New Phytologist, Volume 240, Issue 1 (2023)
by Guillaume Decros; Thomas Dussarrat; Pierre Baldet; Martine Dieuaide-Noubhani; Alice Destailleur; Sylvain Prigent; Kentaro Mori; Joana Jorly; Sophie Colombié; Bertrand Beauvoit (INRAE, University of Bordeaux); Yves Gibon; Cédric Cassan; Amélie Flandin; Cécile Cabasson; Pierre Pétriacq (Bordeaux Metabolome, MetaboHUB)
- The ascorbate–glutathione (ASC–GSH) cycle is at the heart of redox metabolism, linking the major redox buffers with central metabolism through the processing of reactive oxygen species (ROS) and pyridine nucleotide metabolism. Tomato fruit development is underpinned by changes in redox buffer contents and their associated enzyme capacities, but interactions between them remain unclear.

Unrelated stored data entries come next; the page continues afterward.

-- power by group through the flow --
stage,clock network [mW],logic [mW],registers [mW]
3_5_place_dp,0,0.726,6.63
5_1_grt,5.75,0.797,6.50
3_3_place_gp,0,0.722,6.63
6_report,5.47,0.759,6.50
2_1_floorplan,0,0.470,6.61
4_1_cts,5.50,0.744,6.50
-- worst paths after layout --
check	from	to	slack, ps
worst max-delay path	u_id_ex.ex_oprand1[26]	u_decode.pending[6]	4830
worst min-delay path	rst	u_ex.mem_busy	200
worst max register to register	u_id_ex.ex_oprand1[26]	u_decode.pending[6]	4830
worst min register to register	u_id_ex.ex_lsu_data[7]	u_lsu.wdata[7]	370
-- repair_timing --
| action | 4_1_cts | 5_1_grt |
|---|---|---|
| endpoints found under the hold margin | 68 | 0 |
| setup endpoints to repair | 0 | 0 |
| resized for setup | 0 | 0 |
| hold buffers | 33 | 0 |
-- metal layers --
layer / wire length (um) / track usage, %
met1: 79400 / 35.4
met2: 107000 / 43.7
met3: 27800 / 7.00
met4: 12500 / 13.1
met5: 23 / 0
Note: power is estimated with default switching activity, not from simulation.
===== src/verilog/cpuCtrl_consts.svh =====
// Widths and bit positions assume the 16-bit core with an 8-bit opcode/condition byte
`ifndef CPU_CTRL_CONSTS_SVH
`define CPU_CTRL_CONSTS_SVH

// Instruction byte fields
`define CPU_OPCODE_WIDTH 5
`define CPU_COND_WIDTH 3

// Status register
`define CPU_FLAG_WIDTH 4

// Flag bit positions within the status register
`define CPU_FLAG_Z 0
`define CPU_FLAG_C 1
`define CPU_FLAG_V 2
`define CPU_FLAG_N 3

// Fetch, execute and interrupt
`define CPU_MAJOR_STATE_COUNT 3

// Cycle0 to Cycle4
`define CPU_SUBCYCLE_COUNT 5

// Interrupt request synchroniser depth, must be at least 2
`define CPU_SYNC_STAGES 2

`endif


===== src/verilog/cpuCtrlPkg.sv =====
// Encodings here must match the assembler; only the opcodes kept in this core are listed
`include "cpuCtrl_consts.svh"

package cpuCtrlPkg;

	typedef enum logic [`CPU_OPCODE_WIDTH-1:0] {
		OpAdd = 5'd0, OpAddI, OpAddIB, OpAdc, OpAdcI,
		OpSub, OpSubI, OpSubIB, OpSuc, OpSucI,
		OpCmp, OpCmpI, OpAnd, OpOr, OpXor,
		OpNot, OpNand, OpNor, OpLsl, OpLsr,
		OpAsr, OpNeg, OpLui, OpLli, OpLdw,
		OpStw, OpBranch, OpInterrupt
	} opcode_t;

	typedef enum logic [`CPU_COND_WIDTH-1:0] {
		Br, Bne, Be, Blt, Bge, Bwl, Ret, Jmp
	} branchCond_t;

	// Only enable and disable remain of the interrupt group
	typedef enum logic [`CPU_COND_WIDTH-1:0] {
		IntOn = 3'd1,
		IntOff = 3'd2
	} intCode_t;

	// Same three bits, read per opcode
	typedef union packed {
		branchCond_t branch;
		intCode_t intCode;
	} condField_u;

	typedef struct packed {
		opcode_t opcode;
		condField_u cond;
	} instrByte_t;

	typedef enum logic [$clog2(`CPU_MAJOR_STATE_COUNT)-1:0] {
		Fetch, Execute, Interrupt
	} majorState_t;

	typedef enum logic [$clog2(`CPU_SUBCYCLE_COUNT)-1:0] {
		Cycle0, Cycle1, Cycle2, Cycle3, Cycle4
	} subCycle_t;

	typedef enum logic [1:0] {Pc1, PcAluOut, PcSysbus, PcInt} pcSelect_t;
	typedef enum logic {Op1Rd1, Op1Pc} op1Select_t;
	typedef enum logic [1:0] {Op2Imm, Op2Rd2, Op2Zero} op2Select_t;
	typedef enum logic {ImmShort, ImmLong} immSelect_t;
	typedef enum logic [1:0] {Rs1Ra, Rs1Rd, Rs1Sp} rs1Select_t;
	typedef enum logic {RwRd, RwSp} rwSelect_t;
	typedef enum logic {WdAlu, WdSys} wdSelect_t;
	typedef enum logic {LrSys, LrPc} lrSelect_t;
	typedef enum logic {NoOverride, SubOverride} aluOverride_t;

	typedef struct packed {
		pcSelect_t PcSel;
		op1Select_t Op1Sel;
		op2Select_t Op2Sel;
		immSelect_t ImmSel;
		rs1Select_t Rs1Sel;
		rwSelect_t RwSel;
		wdSelect_t WdSel;
		lrSelect_t LrSel;
		aluOverride_t AluOR;
		logic AluEn;
		logic AluWe;
		logic LrEn;
		logic LrWe;
		logic PcEn;
		logic PcWe;
		logic IrWe;
		logic RegWe;
	} datapathCtrl_t;

	// Memory strobes, the n-prefixed ones are active low
	typedef struct packed {
		logic Ale;
		logic nMe;
		logic nOe;
		logic nWe;
		logic MemEn;
		logic Enb;
	} memoryCtrl_t;

endpackage


===== src/verilog/controlDecode.sv =====
// Outputs are combinational from state and the held instruction byte; nWait is not looked at here
`timescale 1ns/1ps

module controlDecode (
	input cpuCtrlPkg::majorState_t state,
	input cpuCtrlPkg::subCycle_t subCycle,
	input cpuCtrlPkg::instrByte_t instr,
	input logic branchTaken,
	output cpuCtrlPkg::datapathCtrl_t datapath,
	output cpuCtrlPkg::memoryCtrl_t memory,
	output logic statusWe,
	output logic intEnable,
	output logic intDisable
);

	import cpuCtrlPkg::*;

	always_comb begin
		// Zero selects are Pc1, Op1Rd1, Op2Imm, Rs1Ra, RwRd, WdAlu, LrSys and NoOverride
		datapath = '0;
		datapath.ImmSel = ImmLong;
		memory = '{Ale: 1'b0, nMe: 1'b1, nOe: 1'b1, nWe: 1'b1, MemEn: 1'b0, Enb: 1'b0};
		statusWe = 1'b0;
		intEnable = 1'b0;
		intDisable = 1'b0;
		case (state)
			Fetch: begin
				case (subCycle)
					Cycle0: begin
						memory.Ale = 1'b1;
						datapath.PcEn = 1'b1;
					end
					Cycle1: begin
						memory.nMe = 1'b0;
						memory.MemEn = 1'b1;
						datapath.PcEn = 1'b1;
					end
					Cycle2: begin
						memory.nMe = 1'b0;
						memory.nOe = 1'b0;
						memory.MemEn = 1'b1;
						memory.Enb = 1'b1;
						datapath.IrWe = 1'b1;
					end
					default:
						datapath.PcEn = 1'b1;
				endcase
			end
			Execute: begin
				case (subCycle)
					Cycle4: begin
						case (instr.opcode)
							OpLdw,
							OpStw: begin
								// Effective address first
								datapath.ImmSel = ImmShort;
								datapath.AluEn = 1'b1;
								datapath.AluWe = 1'b1;
							end
							OpLui,
							OpLli: begin
								datapath.Rs1Sel = Rs1Rd;
								datapath.AluEn = 1'b1;
								datapath.RegWe = 1'b1;
								datapath.PcWe = 1'b1;
							end
							OpBranch: begin
								case (instr.cond.branch)
									Ret: begin
										datapath.LrEn = 1'b1;
										datapath.PcSel = PcSysbus;
									end
									Jmp: begin
										datapath.ImmSel = ImmShort;
										datapath.AluEn = 1'b1;
										datapath.PcSel = PcAluOut;
									end
									default: begin
										// PC relative target
										datapath.Op1Sel = Op1Pc;
										datapath.AluEn = 1'b1;
										if (branchTaken)
											datapath.PcSel = PcAluOut;
										if (branchTaken && instr.cond.branch == Bwl) begin
											datapath.LrWe = 1'b1;
											datapath.LrSel = LrPc;
										end
									end
								endcase
								datapath.PcWe = 1'b1;
							end
							OpInterrupt: begin
								datapath.PcEn = 1'b1;
								datapath.PcWe = 1'b1;
								intEnable = instr.cond.intCode == IntOn;
								intDisable = instr.cond.intCode == IntOff;
							end
							default: begin
								// ALU, compare and shift group
								datapath.AluEn = 1'b1;
								datapath.PcEn = 1'b1;
								datapath.PcWe = 1'b1;
								datapath.RegWe = !(instr.opcode inside {OpCmp, OpCmpI});
								statusWe = 1'b1;
								if (instr.opcode inside {OpAdd, OpAdc, OpSub, OpSuc, OpCmp,
										OpAnd, OpOr, OpXor, OpNand, OpNor})
									datapath.Op2Sel = Op2Rd2;
								if (instr.opcode inside {OpAddI, OpSubI, OpCmpI, OpLsl, OpLsr, OpAsr})
									datapath.ImmSel = ImmShort;
								if (instr.opcode inside {OpAddIB, OpSubIB})
									datapath.Rs1Sel = Rs1Rd;
							end
						endcase
					end
					Cycle0: begin
						memory.Ale = 1'b1;
						datapath.ImmSel = ImmShort;
						datapath.AluEn = 1'b1;
					end
					Cycle1: begin
						// Pass Rd through the ALU for store data
						memory.nMe = 1'b0;
						memory.MemEn = instr.opcode == OpLdw;
						datapath.Op2Sel = Op2Zero;
						datapath.Rs1Sel = Rs1Rd;
						datapath.AluEn = 1'b1;
						datapath.AluWe = 1'b1;
					end
					Cycle2: begin
						memory.nMe = 1'b0;
						if (instr.opcode == OpLdw) begin
							memory.nOe = 1'b0;
							memory.MemEn = 1'b1;
							memory.Enb = 1'b1;
							datapath.WdSel = WdSys;
							// Rewrites harmlessly while nWait holds Cycle2
							datapath.RegWe = 1'b1;
						end else begin
							datapath.Op2Sel = Op2Zero;
							datapath.AluEn = 1'b1;
						end
					end
					default: begin
						datapath.PcWe = 1'b1;
						if (instr.opcode == OpStw) begin
							memory.nWe = 1'b0;
							datapath.Op2Sel = Op2Zero;
							datapath.AluEn = 1'b1;
						end else begin
							datapath.PcEn = 1'b1;
						end
					end
				endcase
			end
			default: begin
				// Interrupt entry pushes the PC below SP
				datapath.Rs1Sel = Rs1Sp;
				datapath.Op2Sel = Op2Zero;
				case (subCycle)
					Cycle4: begin
						intDisable = 1'b1;
						datapath.AluOR = SubOverride;
						datapath.AluEn = 1'b1;
						datapath.AluWe = 1'b1;
						datapath.RwSel = RwSp;
						datapath.RegWe = 1'b1;
					end
					Cycle0: begin
						memory.Ale = 1'b1;
						datapath.AluOR = SubOverride;
						datapath.AluEn = 1'b1;
					end
					Cycle1: begin
						memory.nMe = 1'b0;
						datapath.AluEn = 1'b1;
					end
					Cycle2: begin
						memory.nMe = 1'b0;
						datapath.PcEn = 1'b1;
					end
					default: begin
						datapath.PcEn = 1'b1;
						datapath.PcSel = PcInt;
						datapath.PcWe = 1'b1;
					end
				endcase
			end
		endcase
	end

endmodule


===== src/verilog/controlTop.sv =====
// opcodeCond must come from the instruction register and stay stable through execute
`timescale 1ns/1ps
`include "cpuCtrl_consts.svh"

module controlTop (
	input logic Clock,
	input logic nReset,
	input cpuCtrlPkg::instrByte_t opcodeCond,
	input logic [`CPU_FLAG_WIDTH-1:0] flags,
	input logic nIrq,
	input logic nWait,
	output cpuCtrlPkg::datapathCtrl_t datapath,
	output cpuCtrlPkg::memoryCtrl_t memory,
	output logic [`CPU_FLAG_WIDTH-1:0] statusReg,
	output logic carryFlag
);

	cpuCtrlPkg::majorState_t state;
	cpuCtrlPkg::subCycle_t subCycle;
	logic intReq;
	logic intEnable;
	logic intDisable;
	logic statusWe;
	logic branchTaken;

	irqSync i_irqSync (.Clock, .nReset, .nIrq, .intEnable, .intDisable, .intReq);

	statusFlags i_statusFlags (.Clock, .nReset, .flags, .statusWe, .cond(opcodeCond.cond),
		.statusReg, .branchTaken);

	cycleSequencer i_cycleSequencer (.Clock, .nReset, .opcode(opcodeCond.opcode), .intReq,
		.nWait, .state, .subCycle);

	controlDecode i_controlDecode (.state, .subCycle, .instr(opcodeCond), .branchTaken,
		.datapath, .memory, .statusWe, .intEnable, .intDisable);

	// Carry into the ALU for ADC and SUC
	assign carryFlag = statusReg[`CPU_FLAG_C];

endmodule


===== src/verilog/cycleSequencer.sv =====
// opcode must be held by the instruction register from Execute Cycle4 to the end of the instruction
`timescale 1ns/1ps

module cycleSequencer (
	input logic Clock,
	input logic nReset,
	input cpuCtrlPkg::opcode_t opcode,
	input logic intReq,
	input logic nWait,
	output cpuCtrlPkg::majorState_t state,
	output cpuCtrlPkg::subCycle_t subCycle
);

	import cpuCtrlPkg::*;

	majorState_t nextState;
	subCycle_t nextSub;

	always_ff @(posedge Clock or negedge nReset) begin
		if (!nReset) begin
			state <= Fetch;
			subCycle <= Cycle0;
		end else begin
			state <= nextState;
			subCycle <= nextSub;
		end
	end

	always_comb begin
		nextState = state;
		nextSub = subCycle;
		case (subCycle)
			Cycle0:
				nextSub = Cycle1;
			Cycle1:
				nextSub = Cycle2;
			Cycle2:
				// Memory stretches here, interrupt entry does not
				if (nWait || state == Interrupt)
					nextSub = Cycle3;
			Cycle3: begin
				if (state == Fetch) begin
					nextState = Execute;
					nextSub = Cycle4;
				end else if (state == Execute && intReq) begin
					nextState = Interrupt;
					nextSub = Cycle4;
				end else begin
					nextState = Fetch;
					nextSub = Cycle0;
				end
			end
			Cycle4: begin
				if (state != Execute || opcode inside {OpLdw, OpStw}) begin
					nextSub = Cycle0;
				end else if (intReq && opcode != OpInterrupt) begin
					nextState = Interrupt;
				end else begin
					// Single-cycle op finishes here
					nextState = Fetch;
					nextSub = Cycle0;
				end
			end
			default: begin
				nextState = Fetch;
				nextSub = Cycle0;
			end
		endcase
	end

endmodule


===== src/verilog/irqSync.sv =====
// nIrq may be fully asynchronous; a request pulse shorter than one clock period can be missed
`timescale 1ns/1ps
`include "cpuCtrl_consts.svh"

module irqSync (
	input logic Clock,
	input logic nReset,
	input logic nIrq,
	input logic intEnable,
	input logic intDisable,
	output logic intReq
);

	logic [`CPU_SYNC_STAGES-1:0] syncReg;
	logic enableFlag;

	always_ff @(posedge Clock or negedge nReset) begin
		if (!nReset) begin
			syncReg <= '0;
			enableFlag <= 1'b0;
		end else begin
			// Pin is active low
			syncReg <= {syncReg[`CPU_SYNC_STAGES-2:0], ~nIrq};
			// Disable wins if both arrive together
			if (intDisable)
				enableFlag <= 1'b0;
			else if (intEnable)
				enableFlag <= 1'b1;
		end
	end

	assign intReq = syncReg[`CPU_SYNC_STAGES-1] & enableFlag;

endmodule


===== src/verilog/statusFlags.sv =====
// flags must be valid in the cycle where statusWe is high; branchTaken is meaningless for RET and JMP
`timescale 1ns/1ps
`include "cpuCtrl_consts.svh"

module statusFlags (
	input logic Clock,
	input logic nReset,
	input logic [`CPU_FLAG_WIDTH-1:0] flags,
	input logic statusWe,
	input cpuCtrlPkg::condField_u cond,
	output logic [`CPU_FLAG_WIDTH-1:0] statusReg,
	output logic branchTaken
);

	import cpuCtrlPkg::*;

	logic zeroFlag;
	logic signMatch;

	always_ff @(posedge Clock or negedge nReset) begin
		if (!nReset)
			statusReg <= '0;
		else if (statusWe)
			statusReg <= flags;
	end

	assign zeroFlag = statusReg[`CPU_FLAG_Z];

	// Signed compare result, N xor V gives less-than
	assign signMatch = statusReg[`CPU_FLAG_N] == statusReg[`CPU_FLAG_V];

	always_comb begin
		case (cond.branch)
			Br,
			Bwl:
				branchTaken = 1'b1;
			Bne:
				branchTaken = !zeroFlag;
			Be:
				branchTaken = zeroFlag;
			Blt:
				branchTaken = !signMatch;
			Bge:
				branchTaken = signMatch;
			// Unconditional transfers are decoded elsewhere
			default:
				branchTaken = 1'b0;
		endcase
	end

endmodule

===== config.mk =====
export PLATFORM = sky130hd
export DESIGN_NAME = controlTop
export DESIGN_NICKNAME = d
export VERILOG_FILES = /design/src/verilog/cpuCtrlPkg.sv /design/src/verilog/controlDecode.sv /design/src/verilog/controlTop.sv /design/src/verilog/cycleSequencer.sv /design/src/verilog/irqSync.sv /design/src/verilog/statusFlags.sv
export VERILOG_INCLUDE_DIRS = /design/src /design/src/verilog
export SDC_FILE = /design/constraint.sdc
export NUM_CORES = 1
export LEC_CHECK = 0
export BUFFER_PORTS_ARGS = -buffer_cell sky130_fd_sc_hd__buf_2
export CAP_MARGIN = 15
export CELL_PAD_IN_SITES_DETAIL_PLACEMENT = 1
export CELL_PAD_IN_SITES_GLOBAL_PLACEMENT = 1
export CORE_ASPECT_RATIO = 1.75
export CORE_MARGIN = 3
export CORE_UTILIZATION = 34
export DETAILED_ROUTE_END_ITERATION = 10
export GPL_TIMING_DRIVEN = 0
export PLACE_DENSITY = 0.82
export SLEW_MARGIN = 25
export SYNTH_ARGS = -nofsm -noshare
export SYNTH_HDL_FRONTEND = slang
export SYNTH_SLANG_ARGS = --single-unit

===== constraint.sdc =====
create_clock -name Clock -period 2 [get_ports Clock]
set_input_delay 0.1 -clock Clock [delete_from_list [all_inputs] [get_ports Clock]]
set_output_delay 0.1 -clock Clock [all_outputs]
set_load 0.005 [all_outputs]

=== Word-level counts from Yosys, hierarchy flattened ===
Index checks and enable logic that the tools add are counted.

* Register bits after elaboration: 12
* Input bits: 16
* Logic and storage cells: 180

* Equal/unequal tests: 42
* Multiplexer cells: 95
* Bitwise operators: 3
* Reductions and logical operators: 35

{| class="wikitable"
|+ Operator list
! kind !! number
|-
| == test 5 bit (second input constant) || 11
|-
| two-way mux 1 bit || 49
|-
| case mux 2 bit (2 select lines) || 9
|-
| == test 5 x 4 -> 1 bit (second input constant) || 6
|-
| two-way mux 2 bit || 13
|-
| case mux 1 bit (2 select lines) || 11
|-
| two-way mux 3 bit || 7
|-
| OR reduction 2 bit || 8
|-
| == test 3 bit (second input constant) || 5
|-
| == test 5 x 3 -> 1 bit (second input constant) || 3
|-
| case mux 3 bit (5 select lines) || 1
|-
| == test 3 x 2 -> 1 bit (second input constant) || 4
|-
| == test 5 x 2 -> 1 bit (second input constant) || 2
|-
| nonzero test 10 bit || 1
|-
| OR reduction 3 bit || 3
|-
| case mux 2 bit (4 select lines) || 1
|-
| nonzero test 2 bit || 4
|-
| OR reduction 4 bit || 2
|-
| == test 3 x 1 -> 1 bit (second input constant) || 2
|-
| logical NOT 3 bit || 2
|-
| case mux 1 bit (3 select lines) || 2
|-
| case mux 2 bit (3 select lines) || 1
|-
| nonzero test 6 bit || 1
|-
| OR reduction 6 bit || 1
|-
| 18 further kinds || 26
|}

=== Logic depth before layout (Yosys ltp) ===
* Depth after elaboration: 9
* Gate-level depth with buffers: 7
* Mapped depth without buffers: 4

=== Modules after synthesis ===
Synthesis repeated with hierarchy kept, for this count alone.

* Cells, all modules: 159
* Area total of the unflattened synthesis: 1330.0 µm²

{| class="wikitable"
|+ Modules (own cells, without submodules)
! module !! instances !! cells each !! area an instance (µm²)
|-
| controlDecode || 1 || 108 || 745.7
|-
| cycleSequencer || 1 || 29 || 289.0
|-
| statusFlags || 1 || 15 || 192.7
|-
| irqSync || 1 || 6 || 95.1
|-
| controlTop || 1 || 1 || 7.5
|}

=== Least setup slack after synthesis ===
Ideal clock, no wire load.

* Kind: reg2out
* Start: reg i_cycleSequencer.subCycle[1]
* End: out datapath[9] (netlist bit)
* Arrival time: 1.467 ns
* Setup slack: 0.433 ns
* Stages on the path, launching flop included: 8
* Buffers on the path: 3
* Path through: dfrtp_1 -> buf_6 -> nor3b_4 -> and2_1 -> buf_6 -> nand2_2 -> nor3_1 -> buf_4

{| class="wikitable"
|+ RTL lines
! item !! line !! source
|-
| from (decl) || cycleSequencer.sv:11 || <nowiki>output cpuCtrlPkg::subCycle_t subCycle</nowiki>
|-
| from (signal assigned) || cycleSequencer.sv:22 || <nowiki>subCycle <= Cycle0;</nowiki>
|-
| from (signal assigned) || cycleSequencer.sv:25 || <nowiki>subCycle <= nextSub;</nowiki>
|-
| to (decl) || controlTop.sv:12 || <nowiki>output cpuCtrlPkg::datapathCtrl_t datapath,</nowiki>
|}

==> summary.md <==
| Metric | Value |
|---|---|
| Fin crit share | 94.2% |
| Port-buffer cells | 43 |
| Data arrival, critical path | 1.78 ns |
| Post-Syn Instances | 160 |
| Pins Over Slew Limit | 0 |
| Tmin final | around 1.9 ns |
| Residual DRC | 0 |
| Ports | between 40 and 50 |
| Row cnt | 28 |
| # Max-Cap Violations | 0 |
| Final Hold Viols | 0 |
| Layout cell share with drive strength beyond 1 | 32.4% |
| RSZ-0062 raised after global routing | no |
| Multi-input logic area | about 820 um2 |
| Die X | 51.7 um |
| Final Total Pwr | approximately 0.0019 W |
| TritonCTS buffer count | 3 |
| CP Capture Type | output port |
| Die height | between 80 and 90 um |
| GP Congestion | ~0.84 |
| Gr usage total | between 10% and 20% |
| Register clock-pin slew on the reported worst setup and hold paths | approximately 0.05 ns |
| WHS Path Cells | 2 |
| DR vias/cell | about 5.3 |
| Sequential share of the synthesized area | approximately a quarter |
| Global route overflow | 0 |
| Syn nets | roughly 180 |
| Largest net degree at the start of global routing | 13 |
| Nets | between 200 and 250 |
| Crit path to | datapath[14] |
| CTS Sinks | 12 |
| Slew HR | about two thirds |
| Flops & latches, synth | 12 |
| Core ar. | roughly 3400 um2 |
| FILL cells | 462 |
| Reg-to-reg startpoint | i_cycleSequencer.subCycle[1] |
| YS warnings | 0 |
| Worst slew pin tran | roughly 0.48 ns |
| Register area | ~300 um2 |
| Crit. Startpoint | i_cycleSequencer.subCycle[0] |
| Initial antenna violation count | 0 |
| Clock Skews | 0.00371 ns |
| Worst skew pair latency | ~0.24 ns |
| 1st-iter DRT viols | 16 |
| Initial core utilization | 36.1% |
| DR WL/cell | between 15 and 20 um |
| Synth Cell Area | around 1200 um2 |
| Setup CP Type | flip-flop to output port |
| Antenna viol nets, final | 0 |
| Final setup fails | 0 |
| First-pass GRT wire length | between 6000 and 7000 um |
| Synth cell types | 52 |
| Max Freq | about 530 MHz |
| Synth area leader | dfrtp_1 |
| Status | finished clean |
| Die area | 4440 um2 |
| Lkg Pwr | 0.788 nW |
| CTS root buf | clkbuf_8 |
| Setup TNS Final | 0 ns |
| Reg2Reg Capture Point | i_statusFlags.statusReg[2] |
| Worst R2R Setup Slack | 0.44 ns |
| R2R cell count | 6 |
| Synth Area per Inst | 7.75 um2 |
| Commonest non-fill, non-tap cells in the layout | buf_2 (46), a21oi_1 (14), nor2_1 (13) |
| EDFF count, synth | 0 |
| Hold WC Path Type | input port to flip-flop |
| Most used flip-flop cell after synthesis | dfrtp_1 |
| Most common cell after layout, fill and taps aside | buf_2 |
| Critical Path RT | between 1.5 and 2 ns |
| Vias in the first global route | 1422 |
| Area Overhead vs Synth | 29.3% |
| Worst vdd ir | ~0.70 mV |
| Dominant cells by area after synthesis | dfrtp_1 (24%), a21oi_1 (5.7%), mux2_4 (4.8%), o21ai_0 (4.4%), nor2_1 (3.9%) |
| Final HPWL DP | about 3100 um |
| Ant. Diodes | 0 |
| Largest fanout on the critical path | 10 |
| Critical Path Source Type | flip-flop |
| CTS max path bufs | 2 |
| Yosys top cell area share | about 24% |
| CTS tree | yes |
| Pwr/cell area | 1170 nW/um2 |
| H-tree depth | 1 |
| Drt total wl | 4000 um |
| First-pass DRT Iterations | 4 |
| Ys async rst share | 100% |
| Vias | about 1400 |
where the power goes:
part           leakage, nW  internal (W)  switching [W]
Sequential           0.148      0.000323      0.0000750
Clock               0.0288      0.000174      0.0000911
Combinational        0.612      0.000530       0.000677
Total                0.788       0.00103       0.000843
state kept, by name, indices dropped and copies added (netlist names):
signal                     flops
i_statusFlags.statusReg        4
i_irqSync.syncReg              2
i_cycleSequencer.state         2
i_cycleSequencer.subCycle      3
i_irqSync.enableFlag           1
worst min-delay path by stage:
stage,startpoint,to
after floorplan,nReset,i_cycleSequencer.state[0]
after global placement,nReset,i_cycleSequencer.subCycle[0]
after detailed placement,nReset,i_cycleSequencer.subCycle[0]
after CTS,flags[3],i_statusFlags.statusReg[3]
after global routing,flags[3],i_statusFlags.statusReg[3]
final,flags[3],i_statusFlags.statusReg[3]
cell type report:
cell class              instances  share of cell area [%]
multi-input cells             121                    50.9
flip-flops and latches         12                    18.8
repair buffers                 46                    15.1
plain buffers                  17                    5.85
well taps                      45                    3.51
clock buffers                   4                    3.43
inverters                      10                    2.34
cell families after synthesis:
family	Yosys count	synth area share [%]
AND/OR/NAND/NOR	63	31.5
XOR/XNOR	3	2.12
AO/OA/AOI/OAI	49	25.1
flip-flops	12	24.2
multiplexers	6	6.46
buffers and inverters	27	10.6
[config.mk]
export PLATFORM = sky130hd
export DESIGN_NAME = conTop
export DESIGN_NICKNAME = d
export VERILOG_FILES = /design/src/verilog/conPkg.sv /design/src/verilog/condDecoder.sv /design/src/verilog/consoleRunCtl.sv /design/src/verilog/ioFuncDecoder.sv /design/src/verilog/specInstrState.sv /design/src/verilog/cycleTracker.sv /design/src/verilog/conTop.sv
export SDC_FILE = /design/constraint.sdc
export NUM_CORES = 1
export LEC_CHECK = 0
export BUFFER_PORTS_ARGS = -buffer_cell sky130_fd_sc_hd__buf_2
export CAP_MARGIN = 20
export CORE_ASPECT_RATIO = 0.7
export CORE_MARGIN = 8
export CORE_UTILIZATION = 25
export DETAILED_ROUTE_END_ITERATION = 8
export GPL_ROUTABILITY_DRIVEN = 0
export GPL_TIMING_DRIVEN = 1
export PLACE_DENSITY = 0.64
export SYNTH_ARGS = -nofsm -noshare
export SYNTH_HDL_FRONTEND = slang
export SYNTH_SLANG_ARGS = --single-unit
[constraint.sdc]
create_clock -name CON_CLK -period 2.5 [get_ports CON_CLK]
set_input_delay 0.125 -clock CON_CLK [delete_from_list [all_inputs] [get_ports CON_CLK]]
set_output_delay 0.125 -clock CON_CLK [all_outputs]
set_load 0.01 [all_outputs]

- Based on quantitative data obtained for the core redox metabolism, we built an enzyme-based kinetic model to calculate redox metabolite concentrations with their corresponding fluxes and control coefficients.
- Dynamic and associated regulations of the ASC–GSH cycle throughout the whole fruit development were analysed and pointed to a sequential metabolic control of redox fluxes by ASC synthesis, NAD(P)H and ROS availability depending on the developmental phase. Furthermore, we highlighted that monodehydroascorbate reductase and the availability of reducing power were found to be the main regulators of the redox state of ASC and GSH during fruit growth under optimal conditions.
- Our kinetic modelling approach indicated that tomato fruit development displayed growth phase-dependent redox metabolism linked with central metabolism via pyridine nucleotides and H2O2 availability, while providing a new tool to the scientific community to investigate redox metabolism in fruits.